And I'm walkin' in Memphis...

by tosca on Thursday, March 5, 2009

It's been about 3 or 4 days since I last blogged and there is a real good story as to how that came about. It's just long winded - as usual ;-)

On the 8 hour train ride out to Memphis I was fortunate enough to sit next to a very interesting young woman who was returning to Chicago (which, by the way, was an 18 hr train ride but MUCH cheaper than it would've been for her to fly). She came down for Mardi Gras and to see her family. Originally she's from New Orleans but, after Katrina, she and her son and mother packed up and moved to Chicago. She's been back twice to visit with family since then (her father and his second wife still live here in Algiers) and each time she said she breaks down she hates to leave this place so much. She was also kind enough to share photos with me of her relatives - her uncle was one of the chiefs of the local Black Indian groups. How cool is that?! I was gutted that I never got a chance to see any of their Mardi Gras celebrations as their costumes are all handmade and exceptionally beautiful. Her uncle died a couple of yrs ago and one of his sons is now the chief. The beads - and the work that goes into the costumes! She said that as soon as the current Mardi Gras is over they start working on the next year costumes. Her son, who is 14, will be taking part next year and he will begin to make his as soon as she returns to Chicago. They're going to be looking at moving home to New Orleans.

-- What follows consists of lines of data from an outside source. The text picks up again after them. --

### src/rtl/rr_request_agent.sv
// Requester side of a round-robin fixed-time-slice arbiter. Each port queues burst
// jobs and holds its request line until every beat of the current burst has been
// granted; grants may be withdrawn mid-burst.
//   i_clk, i_rst               : clock, synchronous active-high reset
//   i_push_valid/port/len      : job offer; zero-length jobs are accepted and dropped
//   o_push_ready               : selected port's FIFO has room
//   o_req / i_gnt              : request/grant lines to/from the arbiter
//   o_beat_valid/port/last     : registered report of last cycle's granted beat
//   o_done                     : per-port pulse when a burst completes
//   o_grant_err                : sticky flag for stray or non-one-hot grants
module rr_request_agent
  import rr_pkg::*;
#(
  parameter int unsigned N_PORTS = N_PORTS_DEF,
  parameter int unsigned DEPTH   = DEPTH_DEF,
  parameter int unsigned LEN_W   = LEN_W_DEF,
  localparam int unsigned PW     = $clog2(N_PORTS)
) (
  input  logic               i_clk,
  input  logic               i_rst,
  input  logic               i_push_valid,
  input  logic [PW-1:0]      i_push_port,
  input  logic [LEN_W-1:0]   i_push_len,
  output logic               o_push_ready,
  output logic [N_PORTS-1:0] o_req,
  input  logic [N_PORTS-1:0] i_gnt,
  output logic               o_beat_valid,
  output logic [PW-1:0]      o_beat_port,
  output logic               o_beat_last,
  output logic [N_PORTS-1:0] o_done,
  output logic               o_grant_err
);

  logic [N_PORTS-1:0] w_full;
  logic [N_PORTS-1:0] w_empty;
  logic [N_PORTS-1:0] w_push;
  logic [N_PORTS-1:0] w_fire;
  logic [N_PORTS-1:0] w_rem_one;
  logic [LEN_W-1:0]   w_head [N_PORTS];
  logic               w_gnt_legal;
  logic               w_gnt_stray;
  logic [PW-1:0]      w_beat_port;
  logic               w_beat_last;
  job_t               w_push_job;

  logic               r_beat_valid;
  logic [PW-1:0]      r_beat_port;
  logic               r_beat_last;
  logic [N_PORTS-1:0] r_done;
  logic               r_grant_err;

  assign w_push_job.len = i_push_len;
  assign o_push_ready   = !w_full[i_push_port];

  // A multi-hot grant is unusable as a whole: nobody fires that cycle.
  assign w_gnt_legal = ((i_gnt & (i_gnt - N_PORTS'(1))) == '0);
  assign w_gnt_stray = |(i_gnt & ~o_req);
  assign w_fire      = w_gnt_legal ? (i_gnt & o_req) : '0;

  for (genvar g = 0; g < N_PORTS; g++) begin : g_port
    port_state_e      r_state;
    port_state_e      w_state_next;
    logic [LEN_W-1:0] r_rem;
    logic [LEN_W-1:0] w_rem_next;
    logic             r_req;
    logic             w_req_next;
    logic             w_pop;

    assign w_push[g] = i_push_valid && o_push_ready && (i_push_port == PW'(g)) &&
                       (w_push_job.len != '0);
    assign w_rem_one[g] = (r_rem == LEN_W'(1));
    assign o_req[g]     = r_req;

    rr_job_fifo #(
      .DEPTH (DEPTH),
      .WIDTH (LEN_W)
    ) u_fifo (
      .i_clk   (i_clk),
      .i_rst   (i_rst),
      .i_push  (w_push[g]),
      .i_data  (w_push_job.len),
      .i_pop   (w_pop),
      .o_data  (w_head[g]),
      .o_full  (w_full[g]),
      .o_empty (w_empty[g])
    );

    always_comb begin
      w_state_next = r_state;
      w_rem_next   = r_rem;
      w_req_next   = r_req;
      w_pop        = 1'b0;
      unique case (r_state)
        StIdle: begin
          if (!w_empty[g]) w_state_next = StLoad;
        end
        StLoad: begin
          w_pop        = 1'b1;
          w_rem_next   = w_head[g];
          w_state_next = StReq;
          w_req_next   = 1'b1;
        end
        StReq: begin
          // Un-granted cycles hold everything; the burst resumes on the next grant.
          if (w_fire[g]) begin
            w_rem_next = r_rem - LEN_W'(1);
            if (w_rem_one[g]) begin
              w_state_next = StIdle;
              w_req_next   = 1'b0;
            end
          end
        end
        default: begin
          w_state_next = StIdle;
          w_req_next   = 1'b0;
        end
      endcase
    end

    always_ff @(posedge i_clk) begin
      if (i_rst) begin
        r_state <= StIdle;
        r_rem   <= '0;
        r_req   <= 1'b0;
      end else begin
        r_state <= w_state_next;
        r_rem   <= w_rem_next;
        r_req   <= w_req_next;
      end
    end
  end

  // At most one port fires, so the last match is the only match.
  always_comb begin
    w_beat_port = '0;
    w_beat_last = 1'b0;
    for (int unsigned p = 0; p < N_PORTS; p++) begin
      if (w_fire[p]) begin
        w_beat_port = PW'(p);
        w_beat_last = w_rem_one[p];
      end
    end
  end

  always_ff @(posedge i_clk) begin
    if (i_rst) begin
      r_beat_valid <= 1'b0;
      r_beat_port  <= '0;
      r_beat_last  <= 1'b0;
      r_done       <= '0;
      r_grant_err  <= 1'b0;
    end else begin
      r_beat_valid <= |w_fire;
      r_beat_port  <= w_beat_port;
      r_beat_last  <= w_beat_last;
      r_done       <= w_fire & w_rem_one;
      r_grant_err  <= r_grant_err | !w_gnt_legal | w_gnt_stray;
    end
  end

  assign o_beat_valid = r_beat_valid;
  assign o_beat_port  = r_beat_port;
  assign o_beat_last  = r_beat_last;
  assign o_done       = r_done;
  assign o_grant_err  = r_grant_err;

endmodule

Somewheres between New Orleans and Pontchatoula is a sort of wetlands area - it's hard to describe. It looks like a wasteland but there's such an abundance of life there - a huge variety of birds and various other animals (like I said, New Orleans is so deceptive that way - what always looks like nothing is always much, much more). Anyways, at one point I was staring down into the water trying to guess what might be in there when the woman sitting next to me said, 'Ain't nothin' down there but 'gators.' At which my interest perked up and for the next mile or so I was avidly watching the water hoping to spot an alligator. My interest abated rather dramatically when she then said, 'After Katrina that's all you saw for three days...'gators and bodies.' She then went on to explain how she and other family members had all met together for safety in a relative's house. There were roughly 30 of them all waiting to be rescued. Can you imagine that? That's a pretty powerful image. Like I said in an earlier post, everybody has a story about Katrina, although this has been the first most personal recitation of anyone I ever met here yet. Everyone else tells you how it affected the city or local businesses etc., but nobody, until this woman, ever gave it to me like that.

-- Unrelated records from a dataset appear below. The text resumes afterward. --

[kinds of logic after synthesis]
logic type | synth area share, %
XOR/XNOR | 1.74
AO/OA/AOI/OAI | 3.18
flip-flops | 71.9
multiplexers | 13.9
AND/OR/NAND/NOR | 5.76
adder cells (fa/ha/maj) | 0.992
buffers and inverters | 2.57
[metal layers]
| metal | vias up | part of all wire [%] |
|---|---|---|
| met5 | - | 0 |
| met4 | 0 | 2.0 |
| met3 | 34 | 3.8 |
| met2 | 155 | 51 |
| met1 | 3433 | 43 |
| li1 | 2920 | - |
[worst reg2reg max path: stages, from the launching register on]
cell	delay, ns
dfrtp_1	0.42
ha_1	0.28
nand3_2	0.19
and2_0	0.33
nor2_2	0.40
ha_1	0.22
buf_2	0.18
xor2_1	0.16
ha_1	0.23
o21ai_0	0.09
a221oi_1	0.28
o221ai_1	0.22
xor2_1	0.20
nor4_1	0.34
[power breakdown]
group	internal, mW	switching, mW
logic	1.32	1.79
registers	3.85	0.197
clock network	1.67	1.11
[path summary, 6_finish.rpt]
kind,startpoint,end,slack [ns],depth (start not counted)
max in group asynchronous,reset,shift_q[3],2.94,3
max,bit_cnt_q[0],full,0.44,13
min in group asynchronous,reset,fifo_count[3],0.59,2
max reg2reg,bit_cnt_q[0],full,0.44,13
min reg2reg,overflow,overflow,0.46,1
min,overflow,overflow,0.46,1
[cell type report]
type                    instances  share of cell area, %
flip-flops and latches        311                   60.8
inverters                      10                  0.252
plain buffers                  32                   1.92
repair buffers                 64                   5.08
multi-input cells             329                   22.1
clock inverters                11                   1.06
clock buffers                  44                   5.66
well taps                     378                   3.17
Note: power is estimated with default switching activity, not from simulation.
## src/rtl/regfile_multiport.sv

```systemverilog
// Parametrised multi-port register file: two async read ports, two sync write ports,
// optional write bypass and hard-zero r0, plus a one-register-per-cycle bulk clear engine.
module regfile_multiport #(
    parameter int WIDTH    = 32,
    parameter int ADDR_W   = 5,
    parameter int ZERO_REG = 1,
    parameter int BYPASS   = 1
) (
    input  logic              Clk,
    input  logic              Reset,
    input  logic              RegWriteA,
    input  logic [ADDR_W-1:0] WriteRegisterA,
    input  logic [WIDTH-1:0]  WriteDataA,
    input  logic              RegWriteB,
    input  logic [ADDR_W-1:0] WriteRegisterB,
    input  logic [WIDTH-1:0]  WriteDataB,
    input  logic [ADDR_W-1:0] ReadRegister1,
    input  logic [ADDR_W-1:0] ReadRegister2,
    output logic [WIDTH-1:0]  ReadData1,
    output logic [WIDTH-1:0]  ReadData2,
    input  logic              Clear,
    output logic              Busy
);

    localparam int DEPTH = 2 ** ADDR_W;
    localparam logic [ADDR_W-1:0] LAST_ADDR = ADDR_W'(DEPTH - 1);

    typedef enum logic {IDLE, CLEARING} state_t;

    state_t            state;
    logic [WIDTH-1:0]  regs [DEPTH];
    logic [ADDR_W-1:0] clearCount;
    logic              busyReg;
    logic              acceptA;
    logic              acceptB;

    // A write is accepted only when idle, out of reset, and not aimed at a hard-zero r0.
    always_comb begin
        acceptA = RegWriteA && !busyReg && !Reset;
        acceptB = RegWriteB && !busyReg && !Reset;
        if (ZERO_REG != 0 && WriteRegisterA == '0) acceptA = 1'b0;
        if (ZERO_REG != 0 && WriteRegisterB == '0) acceptB = 1'b0;
    end

    always_comb begin
        ReadData1 = regs[ReadRegister1];
        if (BYPASS != 0 && acceptA && WriteRegisterA == ReadRegister1) ReadData1 = WriteDataA;
        if (BYPASS != 0 && acceptB && WriteRegisterB == ReadRegister1) ReadData1 = WriteDataB;
        if (ZERO_REG != 0 && ReadRegister1 == '0) ReadData1 = '0;
    end

    always_comb begin
        ReadData2 = regs[ReadRegister2];
        if (BYPASS != 0 && acceptA && WriteRegisterA == ReadRegister2) ReadData2 = WriteDataA;
        if (BYPASS != 0 && acceptB && WriteRegisterB == ReadRegister2) ReadData2 = WriteDataB;
        if (ZERO_REG != 0 && ReadRegister2 == '0) ReadData2 = '0;
    end

    // Port B is written after port A so it wins on an address collision.
    always_ff @(posedge Clk or posedge Reset) begin
        if (Reset) begin
            for (int i = 0; i < DEPTH; i++) regs[i] <= '0;
            state      <= IDLE;
            clearCount <= '0;
            busyReg    <= 1'b0;
        end else begin
            case (state)
                IDLE: begin
                    if (acceptA) regs[WriteRegisterA] <= WriteDataA;
                    if (acceptB) regs[WriteRegisterB] <= WriteDataB;
                    if (Clear) begin
                        state      <= CLEARING;
                        clearCount <= '0;
                        busyReg    <= 1'b1;
                    end
                end
                CLEARING: begin
                    regs[clearCount] <= '0;
                    if (clearCount == LAST_ADDR) begin
                        state      <= IDLE;
                        clearCount <= '0;
                        busyReg    <= 1'b0;
                    end else begin
                        clearCount <= clearCount + 1'b1;
                    end
                end
                default: begin
                    state   <= IDLE;
                    busyReg <= 1'b0;
                end
            endcase
        end
    end

    assign Busy = busyReg;

endmodule

```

An 8 hour train ride for which I slept through some of it I'm glad to say. It's about 2 hours until you hit the Louisiana/Mississippi state line and, when dark hit, so did the rain and the thunder and lightning. So it wasn't a total surprise to arrive in Memphis to find it wet, cold, dark and entirely miserable looking. After a 1 hour wait to claim my luggage I managed to grab a cab to the Days Inn at Graceland. I checked in and headed off to my room - to yank out my dying phone to snap a shot or two of the room. I kid you not, there is a guitar shaped swimming pool, 2 free Elvis-movie channels (that play his movies ALL day, every day), Elvis music playing on the loudspeakers outside and Elvis pictures on the wall. My phone is currently charging back at Banana Courtyard so I'll upload the pics sometime tonight into my Flickr account. So - sleep!

Memphis - Day 1: OMG do you know what woke me??? ELVIS MUSIC at freakin' 8:30 in the morning. UGH. So, did the usual get ready thing and then suddenly remembered where I was and raced outta bed to do Graceland! 'Cause, hello - it's Graceland!

Before Graceland I checked out a couple of souvenir shops. One right next door to the hotel where I was staying and one down the road from where I was staying. And these are before you even get to the Graceland Plaza. OMG crass commercialism abounds - and I was all too eager to partake of it LOL I have seen the famous Elvis face on everything from underwear and socks to keyrings and bobblehead dolls. It's - oh god, it's commercialism at its best and its worst, I swear. I also saw a Piggly Wiggly! I'd always heard this mentioned on tv sitcoms - so the minute I saw the sign I snapped a shot of it for my sisters to show 'em. I didn't go in, though! The weather was too cold. I couldn't handle it so I turned right back around and headed to Graceland.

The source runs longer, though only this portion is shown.